Feinstein has famously taken a classic song, “We Kiss in a Shadow,” the weepy old chestnut from Rogers and Hammerstein’s “The King and I,” where two clandestine lovers yearn “for one smiling day to be free,” and rendered the ballad of exquisite sexual longing as an appeal for same-sex marriage rights. He sings it in a duet sung, gazing into each other’s eyes — with Cheyenne Jackson, also gay, the 35-year-old heart-throb from the 2007 Broadway musical “Xanadu”  and the Elvis Presley sound-alike on stage in 2005 in “All Shook Up.”

Feinstein and Jackson, also a series regular in both Fox’s “Glee” and NBC’s “30 Rock,” performed together in the show “The Power of Two,” in 2009 at Feinstein’s at Loews Regency on New York City’s swanky East Side.

Though they each have their own partners, Feinstein and Jackson elicit sparks when duetting.

At one point, during “We Kiss in a Shadow,” they turn to each other and exult, singing together “behold and believe what you see.” And audiences did. Timed for the debate in New York State over marriage equality, Feinstein and Jackson were sending a powerful message to the uber-powerful folk who saw their show, but they did it with badinage and playful patter, realizing that if you want to “send a message, call Western Union,” don’t put on a show.

In that same show, light of heart and packed with so much pizzazz, the two of them, each with matinee-idol looks and dressed dapperly in matching black suits, white shirts and black ties, the two shared the spotlight with buddy songs like “I’m Nothing Without You,” from the show “City of Angels.” But in solos Feinstein brought his own low-melting-temperature vibrato to Cole Porter’s “So In Love” from “Can Can,” and also threw in some hilarious impersonations, mimicing Paul Lynde and Carol Channing. He also sat at the piano  and crooned another anthem, this one written directly to advocate for LGBT rights, Marshall Barer’s and Mickey Leonard’s “The Time Has Come,” written as a response to the Stonewall riot.

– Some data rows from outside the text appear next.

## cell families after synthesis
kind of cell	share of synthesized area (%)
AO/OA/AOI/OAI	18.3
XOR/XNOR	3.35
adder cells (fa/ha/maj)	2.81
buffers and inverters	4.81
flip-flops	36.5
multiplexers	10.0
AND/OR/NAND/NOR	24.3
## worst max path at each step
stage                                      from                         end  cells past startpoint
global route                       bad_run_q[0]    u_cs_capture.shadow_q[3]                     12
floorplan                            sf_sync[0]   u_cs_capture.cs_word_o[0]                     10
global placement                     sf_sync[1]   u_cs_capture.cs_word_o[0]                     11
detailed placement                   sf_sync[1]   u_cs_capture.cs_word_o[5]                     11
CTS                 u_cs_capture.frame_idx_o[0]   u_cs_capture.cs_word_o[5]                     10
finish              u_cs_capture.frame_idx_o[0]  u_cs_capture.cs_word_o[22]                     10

Feinstein’s roots are, of course, in cabaret, that musical genre that mixes Tin Pan Alley with Broadway show tunes and also the ambience of Weimar Republic gay-friendly precincts of Berlin’s “kabarett” in the 1920s. As Feinstein sees it, “American Idol’s” former viper-tongued wicked-witch-judge Simon Cowell, is totally wrong-headed when he habitually denounces anything he thinks sounds old-fashioned as “cabaret.”

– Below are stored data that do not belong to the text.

## src/rtl/uart_cmd_parser.sv

```systemverilog
// uart_cmd_parser: frame parser for a 4-byte UART command protocol
// (HDR, CMD, DATA, CHK with CHK = CMD ^ DATA). It executes an LED write or
// read and answers through a busy/enable transmitter handshake.
//
// state    | meaning
// ---------+------------------------------------------------------------
// IDLE     | hunting for the header byte, other bytes dropped silently
// W_CMD    | header seen, waiting for the command byte
// W_DATA   | waiting for the data byte
// W_CHK    | waiting for the checksum byte
// EXEC     | one cycle: validate, apply write, choose ACK/NAK
// TX_ACK   | sending the ACK/NAK byte (wait idle, pulse, guard)
// TX_RD    | sending the LED readback byte after the ACK
// TX_WAIT  | waiting for the transmitter to go idle before IDLE
module uart_cmd_parser #(
  parameter int          CLK_FREQ    = 50000000,
  parameter int          TIMEOUT_CYC = 500000,
  parameter logic [7:0]  HDR         = 8'h55
) (
  input  logic       sys_clk,
  input  logic       sys_rst_n,
  input  logic [7:0] rx_data,
  input  logic       rx_done,
  input  logic       tx_busy,
  output logic       tx_en,
  output logic [7:0] tx_data,
  output logic [3:0] led_reg,
  output logic       frame_err,
  output logic       parser_busy
);

  localparam logic [2:0] S_IDLE    = 3'd0;
  localparam logic [2:0] S_W_CMD   = 3'd1;
  localparam logic [2:0] S_W_DATA  = 3'd2;
  localparam logic [2:0] S_W_CHK   = 3'd3;
  localparam logic [2:0] S_EXEC    = 3'd4;
  localparam logic [2:0] S_TX_ACK  = 3'd5;
  localparam logic [2:0] S_TX_RD   = 3'd6;
  localparam logic [2:0] S_TX_WAIT = 3'd7;

  localparam logic [7:0] ACK    = 8'h06;
  localparam logic [7:0] NAK    = 8'h15;
  localparam logic [7:0] CMD_WR = 8'h01;
  localparam logic [7:0] CMD_RD = 8'h02;

  // Guard cycles after each tx_en while the transmitter raises tx_busy.
  localparam logic [2:0] GUARD = 3'd4;

  // A TIMEOUT_CYC of 0 falls back to a 10 ms gap derived from the clock.
  localparam int         GAP_LIMIT = (TIMEOUT_CYC > 0) ? TIMEOUT_CYC : (CLK_FREQ / 100);
  localparam logic [19:0] GAP_TC   = 20'(GAP_LIMIT - 1);

  logic [2:0]  state;
  logic [7:0]  cmd_q;
  logic [7:0]  data_q;
  logic [7:0]  chk_q;
  logic [19:0] gap_cnt;
  logic [2:0]  guard_cnt;
  logic        sent;
  logic        rd_pend;
  logic [7:0]  resp_q;

  logic        in_frame;
  logic        gap_tc;
  logic        chk_ok;
  logic        write_ok;
  logic [7:0]  exec_resp;
  logic        exec_err;
  logic        exec_rd;

  assign in_frame    = (state == S_W_CMD) || (state == S_W_DATA) || (state == S_W_CHK);
  assign gap_tc      = in_frame && (gap_cnt == GAP_TC);
  assign chk_ok      = ((cmd_q ^ data_q) == chk_q);
  assign write_ok    = chk_ok && (cmd_q == CMD_WR);
  assign parser_busy = (state != S_IDLE);

  // Response decision for the EXEC cycle; checksum failure outranks the command.
  always_comb begin
    exec_resp = NAK;
    exec_err  = 1'b1;
    exec_rd   = 1'b0;
    if (chk_ok) begin
      if (cmd_q == CMD_WR) begin
        exec_resp = ACK;
        exec_err  = 1'b0;
      end else if (cmd_q == CMD_RD) begin
        exec_resp = ACK;
        exec_err  = 1'b0;
        exec_rd   = 1'b1;
      end
    end
  end

  // Inter-byte gap counter: restarts on every byte, only runs inside a frame.
  always_ff @(posedge sys_clk or negedge sys_rst_n) begin
    if (!sys_rst_n) begin
      gap_cnt <= '0;
    end else if (rx_done || !in_frame) begin
      gap_cnt <= '0;
    end else begin
      gap_cnt <= gap_cnt + 20'd1;
    end
  end

  // Main parser FSM with response handshake; tx_en and frame_err are pulses.
  always_ff @(posedge sys_clk or negedge sys_rst_n) begin
    if (!sys_rst_n) begin
      state     <= S_IDLE;
      cmd_q     <= '0;
      data_q    <= '0;
      chk_q     <= '0;
      guard_cnt <= '0;
      sent      <= 1'b0;
      rd_pend   <= 1'b0;
      resp_q    <= '0;
      tx_en     <= 1'b0;
      tx_data   <= '0;
      led_reg   <= '0;
      frame_err <= 1'b0;
    end else begin
      tx_en     <= 1'b0;
      frame_err <= 1'b0;
      case (state)
        S_IDLE: begin
          if (rx_done && (rx_data == HDR)) state <= S_W_CMD;
        end
        S_W_CMD: begin
          if (rx_done) begin
            cmd_q <= rx_data;
            state <= S_W_DATA;
          end else if (gap_tc) begin
            frame_err <= 1'b1;
            state     <= S_IDLE;
          end
        end
        S_W_DATA: begin
          if (rx_done) begin
            data_q <= rx_data;
            state  <= S_W_CHK;
          end else if (gap_tc) begin
            frame_err <= 1'b1;
            state     <= S_IDLE;
          end
        end
        S_W_CHK: begin
          if (rx_done) begin
            chk_q <= rx_data;
            state <= S_EXEC;
          end else if (gap_tc) begin
            frame_err <= 1'b1;
            state     <= S_IDLE;
          end
        end
        S_EXEC: begin
          resp_q    <= exec_resp;
          rd_pend   <= exec_rd;
          frame_err <= exec_err;
          if (write_ok) led_reg <= data_q[3:0];
          state <= S_TX_ACK;
          // Issuing straight from EXEC keeps the reply two cycles after CHK.
          if (!tx_busy) begin
            tx_en     <= 1'b1;
            tx_data   <= exec_resp;
            sent      <= 1'b1;
            guard_cnt <= GUARD;
          end else begin
            sent <= 1'b0;
          end
        end
        S_TX_ACK: begin
          if (!sent) begin
            if (!tx_busy) begin
              tx_en     <= 1'b1;
              tx_data   <= resp_q;
              sent      <= 1'b1;
              guard_cnt <= GUARD;
            end
          end else if (guard_cnt != 3'd0) begin
            guard_cnt <= guard_cnt - 3'd1;
          end else begin
            sent  <= 1'b0;
            state <= rd_pend ? S_TX_RD : S_TX_WAIT;
          end
        end
        S_TX_RD: begin
          if (!sent) begin
            if (!tx_busy) begin
              tx_en     <= 1'b1;
              tx_data   <= {4'h0, led_reg};
              sent      <= 1'b1;
              guard_cnt <= GUARD;
            end
          end else if (guard_cnt != 3'd0) begin
            guard_cnt <= guard_cnt - 3'd1;
          end else begin
            sent  <= 1'b0;
            state <= S_TX_WAIT;
          end
        end
        S_TX_WAIT: begin
          if (!tx_busy) state <= S_IDLE;
        end
        default: state <= S_IDLE;
      endcase
    end
  end

endmodule

```

## config.mk

```make
export PLATFORM = sky130hd
export DESIGN_NAME = uart_cmd_parser
export DESIGN_NICKNAME = d
export VERILOG_FILES = /design/src/rtl/uart_cmd_parser.sv
export SDC_FILE = /design/constraint.sdc
export NUM_CORES = 1
export LEC_CHECK = 0
export BUFFER_PORTS_ARGS = -buffer_cell sky130_fd_sc_hd__buf_2
export CELL_PAD_IN_SITES_DETAIL_PLACEMENT = 1
export CELL_PAD_IN_SITES_GLOBAL_PLACEMENT = 1
export CORE_ASPECT_RATIO = 0.75
export CORE_MARGIN = 3
export CORE_UTILIZATION = 40
export CTS_CLUSTER_SIZE = 40
export DETAILED_ROUTE_END_ITERATION = 10
export PLACE_DENSITY = 0.77
export SYNTH_ARGS = -nofsm -noshare
export SYNTH_HDL_FRONTEND = slang
export SYNTH_SLANG_ARGS = --single-unit
export TNS_END_PERCENT = 50
```

## constraint.sdc

```tcl
create_clock -name sys_clk -period 4.4 [get_ports sys_clk]
set_input_delay 0.66 -clock sys_clk [delete_from_list [all_inputs] [get_ports sys_clk]]
set_output_delay 0.66 -clock sys_clk [all_outputs]
set_load 0.02 [all_outputs]
```

# Yosys cells after proc, flatten, opt, wreduce, memory -nomap -nowiden

Index checks and enable logic that the tools add are counted.

Add/sub/neg operators: 2
Multiply operators: 0
Divide/modulo/power cells: 0
$lt $le $gt $ge: 0
Equality and inequality tests: 24
Shift operators: 0
Muxes and demuxes: 41
Bitwise logic cells: 1
Reductions and logical operators: 21

Operator list:

| operator              | count |
|---|---|
| $mux 8                | 6 |
| $mux 3                | 13 |
| $pmux 3 s8            | 1 |
| $pmux 8 s3            | 1 |
| $ne 2x2->1 const B    | 11 |
| $add 20x1->20 const B | 1 |
| $eq 20x19->1 const B  | 1 |
| $mux 20               | 1 |
| $mux 1                | 13 |
| $eq 3x3->1 const B    | 4 |
| $reduce_and 6->1      | 2 |
| $mux 5                | 2 |
| $reduce_and 2->1      | 5 |
| $reduce_bool 3->1     | 3 |
| $eq 8x1->1 const B    | 1 |
| $eq 8x2->1 const B    | 1 |
| $eq 8x7->1 const B    | 1 |
| $eq 8x8->1            | 1 |
| $xor 8x8->8           | 1 |
| $eq 3x2->1 const B    | 2 |
| $pmux 1 s2            | 3 |
| $pmux 3 s2            | 1 |
| $eq 3x1->1 const B    | 1 |
| $logic_and 1x1->1     | 3 |
| other kinds (8)       | 10 |

Register bits after elaboration: 74
Latch bits: 0
Memory bits (writable): 0
Memory bits (read-only): 0
Input bits: 12
Output and inout bits: 15
Logic and storage cells: 102
Memories: 0

# Logic depth before layout (Yosys ltp)

Depth after elaboration: 7
Gate-level depth with buffers: 7
Mapped depth without buffers: 7

# Least setup slack after synthesis

OpenSTA, ideal clock, no wires.

Kind: register to register
Start point: register cmd_q[3]
End point: register resp_q[0]
Arrival time: 1.739 ns
Required time: 4.281 ns
Slack: 2.542 ns
Stages on the path, launching flop included: 6
Path buffers: 0
Clock period less this slack: 1.858 ns
Path through: dfrtp_1 > nor4_2 > nand4_1 > or4_4 > or3_1 > o21a_1

Cells in the longest elaborated chain, start to end: 4

Ends and longest elaborated chain:

| item                   | RTL line | source |
|---|---|---|
| from (decl)            | 54       | `logic [7:0] cmd_q;` |
| from (signal assigned) | 129      | `cmd_q <= rx_data;` |
| $eq 8x2->1             | 86       | `end else if (cmd_q == CMD_RD) begin` |
| $mux 5                 | 86       |  |
| $mux 5                 | 83       | `if (cmd_q == CMD_WR) begin` |
| $mux 8 (*)             | 82       | `if (chk_ok) begin` |
| to (signal assigned)   | 155      | `resp_q <= exec_resp;` |
| to (decl)              | 61       | `logic [7:0] resp_q;` |

Mark *: on every way between the ends. The rest lies on a longest branch, timed or not.
A chain may end at the register's enable or synchronous reset.

# Final worst setup path

Start point: register state[2]
End point: output port parser_busy

Cells in the longest elaborated chain, start to end: 1

Ends and longest elaborated chain:

| item                   | RTL line | source |
|---|---|---|
| from (decl)            | 53       | `logic [2:0] state;` |
| from (signal assigned) | 182      | `state <= rd_pend ? S_TX_RD : S_TX_WAIT;` |
| $reduce_bool 3->1      | 75       | `assign parser_busy = (state != S_IDLE);` |
| to (decl)              | 29       | `output logic parser_busy` |

Every way passes these cells.

==> run summary <==
The horizontal die dimension is between 100 and 150 µm. The count of input and output buffers is 23. The initial antenna violation count is 0. 27 I/O pins were placed. The floorplan die area came out at ~9200 µm². The number of global-route vias before repair came to 2423.

The xor and xnor fraction of the mapped netlist area is just under 9%. The post-route netlist has between 20% and 30% of its cells at a drive strength greater than 1. The fraction of the mapped netlist area in adder cells is under 10%.

The internal power came out at approximately 0.0014 W. The required arrival time at the worst endpoint is around 3.7 ns. The ratio of routed vias to standard cells came out at about 5.5. The number of maximum-capacitance violations is 0. Setup repair after global routing left no endpoint under its margin. The number of buffers between clock root and the deepest sink is 2. After layout, the design draws a total of about 0.0022 W. The switching component of the power came out at approximately 0.00079 W. Clock tree synthesis found a total of between 60 and 70 sinks. The final setup TNS is 0 ns. The actual transition at the worst max-transition pin came out at 0.8298 ns. In this run the cell area of the synthesized design comes to about 3200 µm².

In this run the critical register-to-register path is launched from state[0]$_DFFE_PN0P_. The register clock-pin slew on the reported worst setup and hold paths is ~0.070 ns. The floorplan row count came out at 27.

The number of optimization iterations in the first detailed-route pass came out at 4. The worst slew margin relative to its limit is between 40 and 50%. The CTS buffer count is 9. The share of the synthesized area in the top cell type is 51.14%. The slack of the worst reg-to-reg path is 2.28 ns. The total instance count after detailed placement is approximately 410. The critical path startpoint is state[2]$_DFFE_PN0P_. The global-route wire length before repair came out at approximately 12 mm. The insertion delay of the later-clocked pin in the worst-skew pair came out at about 0.34 ns. Measured along the y axis, the die boundary spans 83.82 µm. The maximum number of pins on one net before global-route repair is 39. The total length of routed wires is slightly above 7 mm. The effective utilization at floorplan came out at roughly 42%. The core outline area came out at about 7600 µm². The global placement routability congestion came out at just over 0.8. Averaged over all synthesized cells, the footprint is between 10 and 15 µm². The maximum resistive drop on vdd came out at around 0.26 mV. The final cycle utilization of the critical path is between 50% and 60%. The detailed router placed about 2300 vias in this run. The number of endpoints with negative hold slack in the final report came to 0. In this run, post-CTS repair resized a total of 0 instances. The DRC violation total after the first TritonRoute iteration came out at just over 100.

The maximum fanout count along the critical path came out at 21. The number of diodes added for antenna fixing is 0. By area, the combinational part of the netlist is dominated by simple AND/OR/NAND/NOR gates. The worst clock skew on the final layout came out at around 0.011 ns. The number of flip-flops in the largest register came out at 20. Data on the critical path arrives at its endpoint at about 1.6 ns. The run finished with clean final reports. Across every metal layer, demand over resource in global routing totals about 18%. STA classifies the critical path startpoint as a flip-flop. The post-cts hold buffer count is 0.

Counting flops with an async set or reset pin after synthesis yields a share of 100.0%. The leakage power came out at 1.551 nW. The H-tree depth came out at 3. The part of the total power dissipated in the clock network came out at between 20 and 25%.

The worst setup path is captured at a primary output. Among all flip-flop cells after synthesis, the most frequent one is sky130_fd_sc_hd__dfrtp_1. For the finished layout, the period the worst path requires is roughly 2.2 ns. The post-synthesis sequential area ratio came out at about 51%. Sorting the synthesized cells by area gives the leading types as sky130_fd_sc_hd__dfrtp_1, sky130_fd_sc_hd__mux2_2, sky130_fd_sc_hd__xnor2_1.

The cell area power density came out at a little over 600 nW/µm². The number of post-CTS setup repair buffers came out at 0. From synthesis to final layout, the design area changed by 12.40%. The top cell type by total area after synthesis is sky130_fd_sc_hd__dfrtp_1. The CTS tree is yes. The post-synthesis simple-gate area fraction is 18.95%. The number of nets with antenna violations after detailed routing came out at 0. The final count of pins violating max slew came to 0. The wire length per cell is around 17 µm. The share of the synthesized area in compound gates (AO/OA/AOI/OAI) is under 10%. The number of cells in the finished layout apart from fillers is ~430.

The synthesis warning total is 0. Global routing finished with a remaining overflow of 0. The switching share of power is 35.30%. The flop and latch count out of synthesis is between 60 and 70. The final-report setup violation count came out at 0. Ranked by flip-flop count, first place goes to gap_cnt. The cell sitting at the root of the clock tree is a sky130_fd_sc_hd__clkbuf_8.

The sequential power share came out at 43.4%. The count of mapped cells out of synthesis is a little under 300. The min-delay analysis places its worst path in the category input port to async pin.

Multiplexer cells account for under 10% of the synthesized area. The achievable clock frequency came out at 449.2 MHz. The number of synthesized flops with an enable pin is 0. The critical path is of the flip-flop to primary output type. The post-detailed-placement half-perimeter wirelength came out at roughly 5.3 mm. In the final design database the tool counted roughly 340 nets. The remaining routing DRC violations came out at 0.

The count of unique library cells instantiated by Yosys came out at 47. The combinational share of power came out at ~34%.
## stage by stage
step	cell area [µm²]	utilization (%)	hold WS [ns]	setup WS, ns
final	3630	47.75	0.3437	2.174
after floorplan	3237	-	0.3644	2.542
after global placement	3437	45.22	0.4505	2.334
after global routing	3630	47.75	0.3939	2.091
after CTS	3630	47.75	0.3613	2.172
after detailed placement	3437	45.22	0.4643	2.287
## cell type report
type	instances	area [µm²]
Clock buffer	12	155.1
Clock inverter	2	37.54
Tap cell	101	126.4
Inverter	11	41.29
Sequential cell	66	1652
Fill cell	852	3971
Timing Repair Buffer	25	130.1
Multi-Input combinational cell	211	1488
## worst max-delay path, cell delays in order, from the launching register on
cell                      delay, ns
sky130_fd_sc_hd__dfrtp_1       0.60
sky130_fd_sc_hd__or3_1         0.46
sky130_fd_sc_hd__buf_2         0.17
## cell usage after synthesis, types with 2 or more instances
cell type,count
sky130_fd_sc_hd__mux2_2,27
sky130_fd_sc_hd__clkbuf_1,6
sky130_fd_sc_hd__nand2b_1,5
sky130_fd_sc_hd__nor4_1,2
sky130_fd_sc_hd__nand2_1,18
sky130_fd_sc_hd__nand4_1,9
sky130_fd_sc_hd__dfrtp_1,66
sky130_fd_sc_hd__o211ai_1,2
sky130_fd_sc_hd__xnor3_1,5
sky130_fd_sc_hd__nor4bb_1,2
sky130_fd_sc_hd__xnor2_1,14
sky130_fd_sc_hd__nand3_1,19
sky130_fd_sc_hd__nor3_1,6
sky130_fd_sc_hd__and4_1,2
sky130_fd_sc_hd__inv_1,10
sky130_fd_sc_hd__ha_1,3
sky130_fd_sc_hd__xor2_1,6
sky130_fd_sc_hd__o21ai_0,14
sky130_fd_sc_hd__o22ai_1,3
sky130_fd_sc_hd__nor2b_1,5
sky130_fd_sc_hd__and3_1,4
sky130_fd_sc_hd__or3_1,5
sky130_fd_sc_hd__a21oi_1,8
sky130_fd_sc_hd__nor4b_1,3
sky130_fd_sc_hd__buf_4,3
sky130_fd_sc_hd__nor2_1,28
## worst paths after layout
path | cells past startpoint | to
worst min-delay path | 1 | tx_data[3]$_DFFE_PN0P_
min in group sys_clk | 2 | tx_data[3]$_DFFE_PN0P_
worst max-delay path | 2 | parser_busy
max in group asynchronous | 2 | gap_cnt[10]$_DFF_PN0_
worst max register to register | 5 | tx_data[1]$_DFFE_PN0P_
worst min register to register | 2 | tx_data[3]$_DFFE_PN0P_
## kinds of logic (layout without fill, tap and decap cells)
family | after synthesis | in the layout
XOR/XNOR | 25 | 25
AND/OR/NAND/NOR | 115 | 115
adder cells (fa/ha/maj) | 3 | 3
other | 1 | 3
buffers and inverters | 21 | 50
multiplexers | 27 | 27
AO/OA/AOI/OAI | 38 | 38
flip-flops | 66 | 66
## per-layer routing
layer / share of wire [%] / wire, µm / global-route usage, %
met5: 0 / 0 / 0
met4: 0.79 / 57 / 4.417
met3: 4.1 / 296 / 4.872
met2: 44 / 3153 / 24.99
met1: 51 / 3713 / 26.15
## placed cells by master, fill, tap and decap left out, drive strengths merged, types with 6 or more instances in the layout
master,netlist,routed
nand3,19,19
nor3,6,6
inv,10,10
dfrtp,66,66
xor2,6,6
buf,4,25
nand2,18,18
clkbuf,6,12
o21ai,15,15
xnor2,14,14
mux2,27,27
nand4,9,9
nor2,28,28
a21oi,8,8
## power groups by stage
stage | registers [W] | logic (W) | clock network [W]
after floorplan | 0.000917 | 0.000611 | 0
after global placement | 0.000967 | 0.000742 | 0
after detailed placement | 0.000980 | 0.000770 | 0
after CTS | 0.000970 | 0.000773 | 0.000519
after global routing | 0.00101 | 0.000861 | 0.000551
final | 0.000971 | 0.000765 | 0.000503
Note: power is estimated with default switching activity, not from simulation.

Where did it all begin for Feinstein, this passion for the greatest American classic popular songs? In the American “middle-west” heartland of Columbus, Ohio, where he was born in 1956, the son of an amateur tap dancer (his mother) and a Sara Lee Corporation sales executive (his father). He credits his parents as “for exposing me to this music,” in a way he compares to the Suzuki method of teaching the young to play the violin by ear, “before they even know it’s music,” he says.

At age 5, he studied piano (still his instrument today) for several months with a teacher who sought in vain to get him to read sheet music and was angered when he didn’t since he was simply more comfortable playing by ear. His mother backed him up and took him out of lessons allowing him to learn to love music in his own way. By his teenage years, he says, “I had already diverged from my age group in taste.” When his sister listened to Carole King’s album “Tapestry,” he says that he was collecting 78s. As for the Beatles, he says he is not overly impressed. Ge calls “Yesterday,” for instance, “a great melody, but it’s a bad lyric, maudlin at best, a good song wasted.”

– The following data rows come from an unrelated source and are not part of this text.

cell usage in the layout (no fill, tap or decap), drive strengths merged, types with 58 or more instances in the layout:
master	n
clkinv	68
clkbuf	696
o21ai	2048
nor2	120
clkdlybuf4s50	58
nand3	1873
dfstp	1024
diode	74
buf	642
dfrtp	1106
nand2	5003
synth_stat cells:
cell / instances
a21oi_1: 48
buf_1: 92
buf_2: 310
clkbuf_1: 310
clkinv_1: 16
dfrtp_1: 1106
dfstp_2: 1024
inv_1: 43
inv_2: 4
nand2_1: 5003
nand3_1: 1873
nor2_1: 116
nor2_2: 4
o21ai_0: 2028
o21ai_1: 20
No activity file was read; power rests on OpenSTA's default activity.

After finishing high school, he worked in local piano bars for two years and then moved to Los Angeles when he was 20. There he soon met June Levant, widow of the legendary concert pianist-actor Oscar Levant, and through her he was introduced to Ira Gershwin, who hired young Feinstein to catalogue his extensive collection of phonograph records.  This assignment led to a six-year assignment working at Gershwin’s Beverly Hill home, preserving the legacy not only of Ira but also that of his composer brother George, who had died four decades earlier. From there he got to Gershwin’s next-door neighbor, singer Rosemary Clooney, with whom Feinstein formed a close relationship lasting until her death in 2002.

In 1986, Feinstein recorded his first CD, “Pure Gershwin,” followed soon by “Remember,” featuring the music of Irving Berlin” and later he embarked on his ambitious “songbook project,” where he would perform the music of a featured composer — such as Jule Styne and Jerry Herman — accompanied by the composer. Later, he would record two other albums of Gershwin’s music, “Nice Work If You Can Get It” and “Michael and George.”

“I’ve spent my life immersed in this music,” he says of all these composers and lyricists and their songs standards, “out of love for it, not even thinking about a career.” These songs are, he says, “are still pertinent to our times.” He wants “to keep the music alive for other generations,” a project that took major form in January when the Feinstein Foundation-funded $150-million Center for the Performing Arts, where he is artistic director, opened in Carmel, Ind. The complex includes a 1,600-seat concert hall plus smaller venues and houses his Foundation for the Preservation of the Great American Songbook, including also a library and archives storing his and other collections of rare recordings, orchestrations, sheet music and other cultural artifacts about songs.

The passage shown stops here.